ELBO loss in PyTorch

InfT · November 21, 2021, 11:45am

I’ve read that when data is binary, the reconstruction loss is modeled by a multivariate factorized Bernoulli distribution using torch.nn.functional.binary_cross_entropy, so the ELBO loss can be implemented like this:

def loss_function(recon_x, x, mu, logvar):
   BCE = F.binary_cross_entropy(recon_x, x.view(-1, patch_size*patch_size), reduction='sum')
   KLD = -0.5 * torch.sum(1 + logvar - mu.pow(2) - logvar.exp())
   return BCE + KLD

My data is not binary, how can I implement the elbo loss correctly so that it can be converge to zero?

googlebot · November 22, 2021, 10:06am

you can express ELBO as logP(X) - KL(Q||P), and torch.distributions has relevant density & KL formulas, but you must select a distribution type first, e.g. multivariate normal or Independent(Univariate) (wrapper class).
ps I believe this doesn’t converge to zero for non-binary distributions. and also, loss should be -ELBO.

InfT · November 22, 2021, 5:03pm

How can I know what distribution I should use? I’m using a dataset that contains gray-scale images and my example code doesn’t work property with it. I’ve read that with continuous data then a diagonal Gaussian distribution may be appropriate, but I I can’t find an implementation. Plus, how can I do to discover if my data are continuous?

googlebot · November 22, 2021, 6:39pm

In VAE context, KL is computed for latent z, acting as a regularizer. In that scenario, the simplest distribution can be used as a prior - standard independent gaussian.

Your snippet already computes std. gaussian KL, and you only have to switch to some loss based on pixel color distances (seems that simple MSE can be used for this).

InfT · November 22, 2021, 6:52pm

So do you advise me to use something similar?

import torch.nn.functional as F
def loss_function(recon_x, x, mu, logvar):
   MSE = F.mse_loss(recon_x, x, reduction='mean')
   KLD = -0.5 * torch.sum(1 + logvar - mu.pow(2) - logvar.exp())
   return MSE + KLD

googlebot · November 22, 2021, 10:18pm

yes, something like this, you can compare with PyTorch-VAE/vanilla_vae.py at master · AntixK/PyTorch-VAE · GitHub, I think you have to use reduce KL too (take mean).

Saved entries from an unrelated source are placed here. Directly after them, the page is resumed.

### src/rtl/pipe_pkg.sv
`default_nettype none
// ============================================================================
//  Module   : pipe_pkg
//  Brief    : Shared constants for the pipeline front end.
//  Revision : 1.0  initial release
// ============================================================================
package pipe_pkg;

    localparam int CTRL_MEMREAD  = 0;
    localparam int CTRL_MEMWRITE = 1;
    localparam int CTRL_REGWRITE = 2;

    localparam logic [31:0] NOP_INSTR = 32'h0;

    localparam int RS_MSB = 25;
    localparam int RS_LSB = 21;
    localparam int RT_MSB = 20;
    localparam int RT_LSB = 16;
    localparam int RD_MSB = 15;
    localparam int RD_LSB = 11;

endpackage
`default_nettype wire

### src/rtl/stall_watchdog.sv
`default_nettype none
// ============================================================================
//  Module   : stall_watchdog
//  Brief    : Counts consecutive frozen-PC cycles; sticky flag at MAX_STALL.
//  Revision : 1.0  initial release
// ============================================================================
module stall_watchdog #(
    parameter int MAX_STALL = 8
) (
    input  logic clk,
    input  logic reset,
    input  logic i_pc_write,
    input  logic i_branch_taken,
    output logic o_stall_timeout
);

    localparam int                   c_RUN_W   = $clog2(MAX_STALL + 1);
    localparam logic [c_RUN_W-1:0]   c_RUN_MAX = c_RUN_W'(MAX_STALL);

    logic [c_RUN_W-1:0] r_stall_run;
    logic [c_RUN_W-1:0] w_run_next;
    logic               r_stall_timeout;

    // A taken branch moves the PC, so it breaks the frozen run.
    always_comb begin
        w_run_next = '0;
        if (!i_pc_write && !i_branch_taken) begin
            w_run_next = (r_stall_run == c_RUN_MAX) ? r_stall_run
                                                    : r_stall_run + c_RUN_W'(1);
        end
    end

    always_ff @(posedge clk) begin
        if (reset) begin
            r_stall_run     <= '0;
            r_stall_timeout <= 1'b0;
        end else begin
            r_stall_run     <= w_run_next;
            r_stall_timeout <= r_stall_timeout | (w_run_next == c_RUN_MAX);
        end
    end

    assign o_stall_timeout = r_stall_timeout;

endmodule
`default_nettype wire

### src/rtl/pipe_front_ctrl.sv
`default_nettype none
// ============================================================================
//  Module   : pipe_front_ctrl
//  Brief    : PC, IF/ID and ID/EX front-end registers with stall/flush control.
//  Revision : 1.0  initial release
// ============================================================================
module pipe_front_ctrl
    import pipe_pkg::*;
#(
    parameter logic [31:0] RESET_PC  = 32'h0000_0000,
    parameter int          CTRL_W    = 8,
    parameter int          MAX_STALL = 8,
    parameter int          CNT_W     = 16
) (
    input  logic              clk,
    input  logic              reset,
    input  logic              PCwrite,
    input  logic              IF_ID_write,
    input  logic              stall_select,
    input  logic              branch_taken,
    input  logic [31:0]       branch_target,
    input  logic [31:0]       imem_rdata,
    input  logic [CTRL_W-1:0] id_ctrl_in,
    output logic [31:0]       imem_addr,
    output logic [31:0]       if_id_instr,
    output logic [31:0]       if_id_pc4,
    output logic [4:0]        current_rs,
    output logic [4:0]        current_rt,
    output logic              current_memread,
    output logic              current_memwrite_sw,
    output logic [CTRL_W-1:0] ID_EX_ctrl,
    output logic              ID_EX_memread,
    output logic              ID_EX_memwrite_sw,
    output logic [4:0]        ID_EX_Regrt,
    output logic [4:0]        ID_EX_Regrd,
    output logic [CNT_W-1:0]  bubble_count,
    output logic              stall_timeout
);

    logic [31:0]       r_pc;
    logic [31:0]       r_if_id_instr;
    logic [31:0]       r_if_id_pc4;
    logic [CTRL_W-1:0] r_id_ex_ctrl;
    logic [4:0]        r_id_ex_regrt;
    logic [4:0]        r_id_ex_regrd;
    logic [CNT_W-1:0]  r_bubble_count;
    logic [31:0]       w_pc_plus4;

    assign w_pc_plus4 = r_pc + 32'd4;

    always_ff @(posedge clk) begin
        if (reset) begin
            r_pc <= RESET_PC;
        end else if (branch_taken) begin
            r_pc <= branch_target;
        end else if (PCwrite) begin
            r_pc <= w_pc_plus4;
        end
    end

    always_ff @(posedge clk) begin
        if (reset || branch_taken) begin
            r_if_id_instr <= NOP_INSTR;
            r_if_id_pc4   <= '0;
        end else if (IF_ID_write) begin
            r_if_id_instr <= imem_rdata;
            r_if_id_pc4   <= w_pc_plus4;
        end
    end

    // Flush bubbles are not counted; only hazard-driven stall bubbles are.
    always_ff @(posedge clk) begin
        if (reset) begin
            r_id_ex_ctrl   <= '0;
            r_id_ex_regrt  <= '0;
            r_id_ex_regrd  <= '0;
            r_bubble_count <= '0;
        end else if (branch_taken) begin
            r_id_ex_ctrl  <= '0;
            r_id_ex_regrt <= '0;
            r_id_ex_regrd <= '0;
        end else if (!stall_select) begin
            r_id_ex_ctrl  <= '0;
            r_id_ex_regrt <= '0;
            r_id_ex_regrd <= '0;
            if (!(&r_bubble_count)) begin
                r_bubble_count <= r_bubble_count + CNT_W'(1);
            end
        end else begin
            r_id_ex_ctrl  <= id_ctrl_in;
            r_id_ex_regrt <= r_if_id_instr[RT_MSB:RT_LSB];
            r_id_ex_regrd <= r_if_id_instr[RD_MSB:RD_LSB];
        end
    end

    stall_watchdog #(
        .MAX_STALL (MAX_STALL)
    ) u_stall_watchdog (
        .clk             (clk),
        .reset           (reset),
        .i_pc_write      (PCwrite),
        .i_branch_taken  (branch_taken),
        .o_stall_timeout (stall_timeout)
    );

    assign imem_addr           = r_pc;
    assign if_id_instr         = r_if_id_instr;
    assign if_id_pc4           = r_if_id_pc4;
    assign current_rs          = r_if_id_instr[RS_MSB:RS_LSB];
    assign current_rt          = r_if_id_instr[RT_MSB:RT_LSB];
    assign current_memread     = id_ctrl_in[CTRL_MEMREAD];
    assign current_memwrite_sw = id_ctrl_in[CTRL_MEMWRITE];
    assign ID_EX_ctrl          = r_id_ex_ctrl;
    assign ID_EX_memread       = r_id_ex_ctrl[CTRL_MEMREAD];
    assign ID_EX_memwrite_sw   = r_id_ex_ctrl[CTRL_MEMWRITE];
    assign ID_EX_Regrt         = r_id_ex_regrt;
    assign ID_EX_Regrd         = r_id_ex_regrd;
    assign bubble_count        = r_bubble_count;

endmodule
`default_nettype wire

### config.mk
export PLATFORM = sky130hd
export DESIGN_NAME = pipe_front_ctrl
export DESIGN_NICKNAME = d
export VERILOG_FILES = /design/src/rtl/pipe_pkg.sv /design/src/rtl/stall_watchdog.sv /design/src/rtl/pipe_front_ctrl.sv
export SDC_FILE = /design/constraint.sdc
export NUM_CORES = 1
export LEC_CHECK = 0
export ABC_AREA = 1
export BUFFER_PORTS_ARGS = -buffer_cell sky130_fd_sc_hd__buf_2
export CAP_MARGIN = 0
export CORE_MARGIN = 8
export CORE_UTILIZATION = 50
export DETAILED_ROUTE_END_ITERATION = 10
export PLACE_DENSITY = 0.85
export SETUP_SLACK_MARGIN = 0.02
export SLEW_MARGIN = 40
export SYNTH_ARGS = -nofsm -noshare
export SYNTH_HDL_FRONTEND = slang
export SYNTH_SLANG_ARGS = --single-unit
### constraint.sdc
create_clock -name clk -period 1.8 [get_ports clk]
set_clock_uncertainty 0.2 [all_clocks]
set_input_delay 0.18 -clock clk [delete_from_list [all_inputs] [get_ports clk]]
set_output_delay 0.18 -clock clk [all_outputs]
set_load 0.05 [all_outputs]
After elaboration in Yosys (flattened, before gate mapping)
Cells that the tools add are included.
{"block": "op_classes", "add_sub_neg": 3, "eq_ne": 2, "muxes": 4, "bitwise": 4, "reduce_logical": 8}
{"cell": "$mux 32", "n": 2}
{"cell": "$add 32x3->32 const B", "n": 1}
{"cell": "$add 16x1->16 const B", "n": 1}
{"cell": "$reduce_and 16->1", "n": 1}
{"cell": "$eq 4x4->1 const B", "n": 2}
{"cell": "$mux 4", "n": 2}
{"cell": "$add 4x1->4 const B", "n": 1}
{"cell": "$not 1->1", "n": 3}
{"cell": "$reduce_and 3->1", "n": 1}
{"cell": "$reduce_or 3->1", "n": 1}
{"cell": "$logic_not 1->1", "n": 2}
{"cell": "$reduce_bool 2->1", "n": 1}
{"cell": "$logic_and 1x1->1", "n": 1}
{"cell": "$logic_or 1x1->1", "n": 1}
{"cell": "$or 1x1->1", "n": 1}
{"block": "word_totals", "register_bits": 135, "in_bits": 78, "output_inout_bits": 145, "elab_cells": 30}

Logic depth before layout (Yosys ltp)
Gate-level depths: netlist of the first run.
{"block": "logic_depth", "word_depth": 5, "depth_mapped": 11, "ltp_nobuf": 11}

By module
A second synthesis of the first run with hierarchy kept.
{"block": "unflattened", "hier_cells": 875, "area_unflattened_um2": 6177.2}
{"module": "pipe_front_ctrl", "instances": 1, "cells_per_inst": 834, "area_each_um2": 5901.9, "seq_area_each_um2": 2602.5}
{"module": "stall_watchdog", "instances": 1, "cells_per_inst": 41, "area_each_um2": 275.3, "seq_area_each_um2": 100.1}

Worst setup path after synthesis of the first run
OpenSTA, ideal clock, no wires.
{"block": "synth_timing", "kind": "register -> register", "start": "register r_pc[2] (netlist: imem_addr[2])", "end": "register r_if_id_pc4[26] (netlist: if_id_pc4[26])", "setup_time_ns": 0.115, "arrival_ns": 1.799, "t_required_ns": 1.485, "slack_ns": -0.315, "path_stages_with_launch": 11, "n_path_buf": 0, "synth_period_minus_slack_ns": 2.115, "cell_sequence": "dfxtp_1 > ha_1 > nand2_1 > nor2_2 > nand2_2 > nor2_4 > nand2_1 > nand2_1 > nand2_1 > o21ai_0 > inv_1"}
{"block": "synth_via", "elab_chain_len": 1}
{"item": "start: declaration", "line": "pipe_front_ctrl.sv:40", "text": "logic [31:0] r_pc;"}
{"item": "start signal: assignment", "line": "pipe_front_ctrl.sv:55", "text": "r_pc <= branch_target;"}
{"item": "start signal: assignment", "line": "pipe_front_ctrl.sv:57", "text": "r_pc <= w_pc_plus4;"}
{"item": "$add 32x3->32", "line": "pipe_front_ctrl.sv:49", "text": "assign w_pc_plus4 = r_pc + 32'd4;"}
{"item": "end signal: assignment", "line": "pipe_front_ctrl.sv:67", "text": "r_if_id_pc4 <= w_pc_plus4;"}
{"item": "end: declaration", "line": "pipe_front_ctrl.sv:42", "text": "logic [31:0] r_if_id_pc4;"}
No other way between the ends.
A chain may end at the register's enable or synchronous reset.

Worst setup path in the final report of the first run
{"block": "layout_timing", "start": "register r_pc[12] (netlist: imem_addr[12])", "end": "register r_if_id_pc4[21] (netlist: if_id_pc4[21])"}
Same word-level chain as after synthesis.

==> results of run 1 <==
## cell families (layout without fill, tap and decap cells)
family / after synthesis / in the layout / synth area share [%]
xor gates and xnor gates: 24 / 24 / 3.394
DFF: 135 / 135 / 43.64
AOI/OAI and AO/OA: 148 / 148 / 13.70
other: 0 / 3 / 0
adders and majority gates: 4 / 4 / 0.8081
and+or+nand+nor: 416 / 416 / 28.57
buffers and inverters: 143 / 448 / 9.899
## worst register-to-register path: cells and delay by family, from the launching register on
kind	cells	cell delay, ns
flops	1	0.38
buf+inv	1	0.03
compound gates	1	0.12
simple gates	6	0.90
## flip-flops by register name, summed over array words and instances, names as in the netlist
name / count
imem_addr: 32
bubble_count: 16
u_stall_watchdog.r_stall_run: 4
ID_EX_Regrt: 5
if_id_pc4: 32
ID_EX_ctrl: 8
if_id_instr: 32
ID_EX_Regrd: 5
u_stall_watchdog.o_stall_timeout: 1
## where the power goes
| group | leakage [nW] | internal (W) | switching, W | total [W] |
|---|---|---|---|---|
| combinational | 2.94 | 0.000406 | 0.000838 | 0.00124 |
| sequential | 1.12 | 0.00310 | 0.000101 | 0.00320 |
| clock | 0.277 | 0.00203 | 0.00138 | 0.00341 |
| total | 4.33 | 0.00553 | 0.00232 | 0.00785 |
## cells in the mapped netlist (8+ instances only)
cell type	count	area, um2
dfxtp_1	135	2703
o21ai_0	42	210.2
nor2_1	125	469.2
a21oi_1	62	310.3
a31oi_1	8	50.05
inv_1	86	322.8
buf_4	16	120.1
a21oi_2	10	87.58
a22oi_1	22	165.2
nand2_2	9	56.30
xnor2_1	9	78.83
xor2_1	15	131.4
nand2_1	218	818.3
nand3_1	30	150.1
clkbuf_1	28	105.1
## cells in the final DEF, fill, tap and decap left out, types with 3 or more instances in the layout
cell,Yosys,layout
buf_12,0,3
dfxtp_1,135,98
clkinvlp_4,0,4
inv_1,86,84
clkbuf_16,0,18
nand3b_1,5,5
dfxtp_4,0,4
buf_4,16,28
inv_2,2,4
a22oi_1,22,22
clkinv_4,0,3
nor2_4,5,10
o21ai_1,2,4
xor2_1,15,15
dfxtp_2,0,33
dlygate4sd3_1,0,75
nand2_1,218,211
nand4_1,5,5
xnor2_1,9,9
and2_1,3,3
nor3_1,4,4
o21ai_0,42,39
buf_2,7,222
a31oi_1,8,8
diode_2,0,3
a21oi_1,62,60
a21oi_2,10,12
nand3_1,30,30
nand2_2,9,13
nor2_2,7,19
nand2_4,1,3
nor2_1,125,108
## timing repair
action                                  4_1_cts  5_1_grt
resized for setup                             2       36
hold buffers                                 75        0
hold endpoints to repair                     72        0
endpoints found under the setup margin        2       46
pin swaps                                     0        8
setup buffers                                 0        5
## routing by layer
metal	up-vias	share of wire (%)
met3	74	7.4
met1	3194	39
met2	349	48
li1	3337	-
met4	0	5.2
met5	-	0
## worst paths after layout
check / to / start
max: if_id_pc4[21] / imem_addr[12]
min: bubble_count[12] / stall_select
max reg2reg: if_id_pc4[21] / imem_addr[12]
min reg2reg: u_stall_watchdog.o_stall_timeout / u_stall_watchdog.o_stall_timeout
## stage by stage
| step | area [um2] | hold WS, ns | utilization (%) |
|---|---|---|---|
| finish | 9046 | 0.05836 | 75.00 |
| floorplan | 6276 | 0.09222 | - |
| global route | 9046 | 0.07114 | 75.00 |
| CTS | 8895 | 0.04153 | 73.74 |
| global placement | 7552 | 0.1976 | 62.61 |
| detailed placement | 7552 | 0.2025 | 62.61 |
## final cells by class
class	count	area (um2)
Clock inverter	13	120.1
Sequential cell	135	2759
Timing Repair Buffer	328	2132
Antenna cell	3	7.507
Fill cell	863	3015
Clock buffer	19	464.2
Tap cell	168	210.2
Inverter	88	330.3
Multi-Input combinational cell	592	3023
==> run metrics, run 1 <==
Post-Syn Instances between 800 and 900; Area Growth Syn to Fin 46.06%; Die ar. between 15,000 and 20,000 um2; max-slew violations 0; CTS tree done; EDFF count, synth 0; Critical Path RT 1.91 ns; grt met1 use 30.76%; Cell variety after synth 33; Max Buffers Root-to-Sink 2; register area share after synthesis a little over two fifths; fmax between 0.5 and 0.6 GHz; pin count of the biggest net entering global routing 60; initial antenna violation count 3; M3 GR Usage about 6.7%; DRC violation count after routing 0; register bit count reported by yosys approximately 140; Ports roughly 220; LEAKAGE about 4.3 nW; CP endpoint kind register; DP Worst Slack -0.001644 ns; most frequent CP cell nand2_1; WL/cell about 17 um; CP delay by family, top simple AND/OR/NAND/NOR gates; Worst Path Buf+Inv 1; Top Usage Layer GRT met2; initial core utilization about half; GRT overflow 0; Placed Instances about 1.2k; YS warnings 0; num rows 40; I/O Buffers ~220; TNS Setup 0 ns; slew margin rel. 69.91%; Initial DRC Count 585; min cycle time layout 1.718 ns; final hold vios 0; maximum fanout along the worst path 5; CP max stage cell dfxtp_2; Synth Cell Area slightly above 6000 um2; FF-to-FF path depth 8; R2R Setup Slk between 0.08 and 0.09 ns; GR Util met2 ~45%; vias in the first global route around 6.9k; Mapped Nets between 900 and 1k; maxcap violations 0; NumNets Final 1,244; final WL between 20,000 and 25,000 um; Reg clk slew, reported paths ~0.060 ns; CTS H-tree depth 4; clock sinks between 100 and 150; GRT Total Usage about 27%; WS Path Type register to register; Worst path max stage delay 0.38 ns; placer congestion estimate 0.9104; outcome complete, no violations; Placeable Area 12,060 um2; antenna-violating nets left 0; Setup WS post-layout slightly above 0.08 ns; Pwr Total between 0.007 and 0.008 W; Worst VDD drop 726.2 uV; drt pass-1 iters 7; Final setup violation count 0; global-route wire length before repair approximately 35,000 um; post-detail-place hpwl about 15,000 um; critical path data arrival time approximately 1.8 ns; Post-Layout Cell Count about 1.3k; Die W 127.3 um; Hold WC Path Type input port to register; clk_lat worst skew 0.41 ns; drt via density 5.166; P per Cell Area 868.0 nW/um2; Worst Hold Depth 5; Vias ~7.0k; Num CTS Buffers 17; Final period util between 90% and 100%; async set-or-reset flop fraction in the synthesized netlist 0%; leading register cell type out of synthesis dfxtp_1; Slew @ Worst Pin about 0.45 ns; layout cells sized above 1 33.19%; critical-path cell list nand2_1, nor2_2, nand2_1, nor2_4, nand3_1, nand2_1, a21o_1, inv_1; chip height 127.3 um; Syn Area/Cell slightly above 7 um2; Worst setup SP type register; Worst path depth 8; clk root buf clkbuf_16
Note: power is estimated with default switching activity, not from simulation.
==> run 2, diff against run 1 <==
--- a/config.mk
+++ b/config.mk
@@ -16,4 +16,5 @@
 export SLEW_MARGIN = 40
 export SYNTH_ARGS = -nofsm -noshare
 export SYNTH_HDL_FRONTEND = slang
+export SYNTH_HIERARCHICAL = 1
 export SYNTH_SLANG_ARGS = --single-unit
==> run 2 against run 1 <==
  * Clock power is 3% higher
  * Worst hold slack better by 0.0015 ns
  * Largest power group unchanged
  * Die area is 0.23% lower
  * Highest routed layer unchanged
  * First-iteration DRC count is 2.1% higher
==> run metrics, run 2 <==
outcome complete, no violations (unchanged); GRT Total Usage 26.94% (was 27.08%); Synth Cell Area 6177 um2 (was 6193 um2); Mapped Nets 957 (was 952); Die ar. 16,170 um2 (was 16,200 um2); Die W 127.2 um (was 127.3 um); vias in the first global route 6,699 (was 6,863); NumNets Final 1,247 (was 1,244); Area Growth Syn to Fin 48.92% (was 46.06%); critical-path cell list ha_4, nand2_4, nor2_4, nand2_2, nor2_4, nand3_4, nand2_8, buf_12, nand2_4, a21oi_2 (was nand2_1, nor2_2, nand2_1, nor2_4, nand3_1, nand2_1, a21o_1, inv_1); post-detail-place hpwl 15,170 um (was 14,520 um); internal power 0.005729 W (was 0.005534 W); Worst VDD drop 643.2 uV (was 726.2 uV); CTS tree done (unchanged); Initial DRC Count 597 (was 585); leading register cell type out of synthesis dfxtp_1 (unchanged); layout cells sized above 1 33.53% (was 33.19%); P per Cell Area 869.5 nW/um2 (was 868.0 nW/um2); CP delay by family, top simple AND/OR/NAND/NOR gates (unchanged); min cycle time layout 1.796 ns (was 1.718 ns); chip height 127.2 um (was 127.3 um); I/O Buffers 222 (unchanged); Register Area 2764 um2 (was 2759 um2); DRC violation count after routing 0 (unchanged); Reg clk slew, reported paths 0.06 ns (about the same); sequential power share 40.1% (was 40.8%); drt pass-1 iters 7 (unchanged); initial antenna violation count 1 (was 3); initial core utilization 51.21% (was 51.35%); unrepaired setup endpoints after global routing true; count leader, synth nand2_1 (unchanged); global-route wire length before repair 34,890 um (was 35,240 um); register bit count reported by yosys 135 (unchanged); fmax 0.5568 GHz (was 0.5820 GHz); WS Path Type register to register (unchanged); maximum fanout along the worst path 5 (unchanged); LEAKAGE 4.441 nW (was 4.332 nW); CTS H-tree depth 4 (unchanged); Worst Path Buf+Inv 1 (unchanged); Ports 223 (unchanged); drt via density 5.226 (was 5.166); clock share of power 44.0% (was 43.4%); clk root buf clkbuf_16 (unchanged); placer congestion estimate 0.9453 (was 0.9104); EDFF count, synth 0 (unchanged); NetSw 0.002269 W (was 0.002319 W); max-slew violations 0 (unchanged); highest-count cells in the layout ignoring fill and taps 222 x buf_2, 207 x nand2_1, 117 x nor2_1, 96 x dfxtp_1, 86 x inv_1 (was 222 x buf_2, 211 x nand2_1, 108 x nor2_1, 98 x dfxtp_1, 84 x inv_1); Final Util 76.27% (was 75.00%); worst r2r src bubble_count[0] (was imem_addr[12]); clk_lat worst skew 0.41 ns (about the same); Post-Syn Instances 875 (was 870); register area share after synthesis 43.75% (was 43.64%); hold wc startpoint reset (was stall_select); Worst setup startpoint bubble_count[0] (was imem_addr[12]); Vias 7,040 (was 6,954); top post-synthesis cells by area dfxtp_1 44%, nand2_1 13%, nor2_1 7.9% (was dfxtp_1 44%, nand2_1 13%, nor2_1 7.6%); Cell variety after synth 31 (was 33); YS warnings 6 (was 0); clock sinks 135 (unchanged); Placeable Area 12,060 um2 (unchanged); Max Buffers Root-to-Sink 2 (unchanged); Syn Area/Cell 7.060 um2 (was 7.119 um2); final WL 22,780 um (was 22,430 um); WL/cell 16.91 um (was 16.66 um); Critical Path RT 1.94 ns (was 1.91 ns); CP endpoint kind register (unchanged); fillers 849 (was 863); CP max stage cell dfxtp_4 (was dfxtp_2); Worst setup SP type register (unchanged); Slew @ Worst Pin 0.6724 ns (was 0.4513 ns); pin count of the biggest net entering global routing 71 (was 60); critical path data arrival time 1.93 ns (was 1.83 ns); antenna-violating nets left 0 (unchanged); slew margin rel. 55.18% (was 69.91%); TNS Setup 0 ns (unchanged); commonest non-fill, non-tap cell in the layout buf_2 (unchanged); num rows 40 (unchanged); Hold WC Path Type input port to register (unchanged); Final setup violation count 0 (unchanged); post-synth top area share 43.75% (was 43.64%); Worst path max stage delay 0.36 ns (was 0.38 ns); Num CTS Buffers 17 (unchanged); GRT overflow 0 (unchanged); cell taking the most area after synthesis dfxtp_1 (unchanged); Final period util 99.78% (was 95.45%); sw frac 28.37% (was 29.53%); async set-or-reset flop fraction in the synthesized netlist 0% (unchanged); final hold vios 0 (unchanged); maxcap violations 0 (unchanged); Multi-input gate area 3124 um2 (was 3023 um2); combinational fraction of design power 15.9% (was 15.8%); Post-synth top cells 222 x nand2_1, 135 x dfxtp_1, 130 x nor2_1, 86 x inv_1, 66 x a21oi_1 (was 218 x nand2_1, 135 x dfxtp_1, 125 x nor2_1, 86 x inv_1, 62 x a21oi_1)
-- run 2: what timing repair did --
| action | 4_1_cts | 5_1_grt |
|---|---|---|
| hold buffers | 73 | 0 |
| setup endpoints to repair | 7 | 45 |
| pin swaps | 2 | 26 |
| buffers inserted | 1 | 8 |
| resized for setup | 2 | 68 |
| cloned | 0 | 1 |
| endpoints found under the hold margin | 75 | 0 |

InfT · November 23, 2021, 8:29am

I’ve tried this solution but the reconstructed images are totally gray, so the network doesn’t learn. How can I do?

googlebot · November 23, 2021, 8:55am

can’t say for sure, maybe your LR is too big. you can try to disabling KL component or reproducing example datasets to narrow down the problem.

Daniel_Chou · July 6, 2022, 1:37am

Hope you already solve it.
I’m currently learning the VAE and have some comments for your question!
I think it’s because you use

MSE = F.mse_loss(recon_x, x, reduction='mean')

You may try

MSE = F.mse_loss(recon_x, x, reduction='sum')

As you did for BCE.

If you use MSE for mean but KLD for sum, the KLD value will usually be extremely larger than MSE value.
So the model will try to fix the very larger loss from KLD.
If you print the mean and standard deviation out from the encoder after you feed a sample to VAE.
You will likely find that mu=0 and std=1 for all element. And hence you will get the same image no matter which original image you are trying to input to VAE.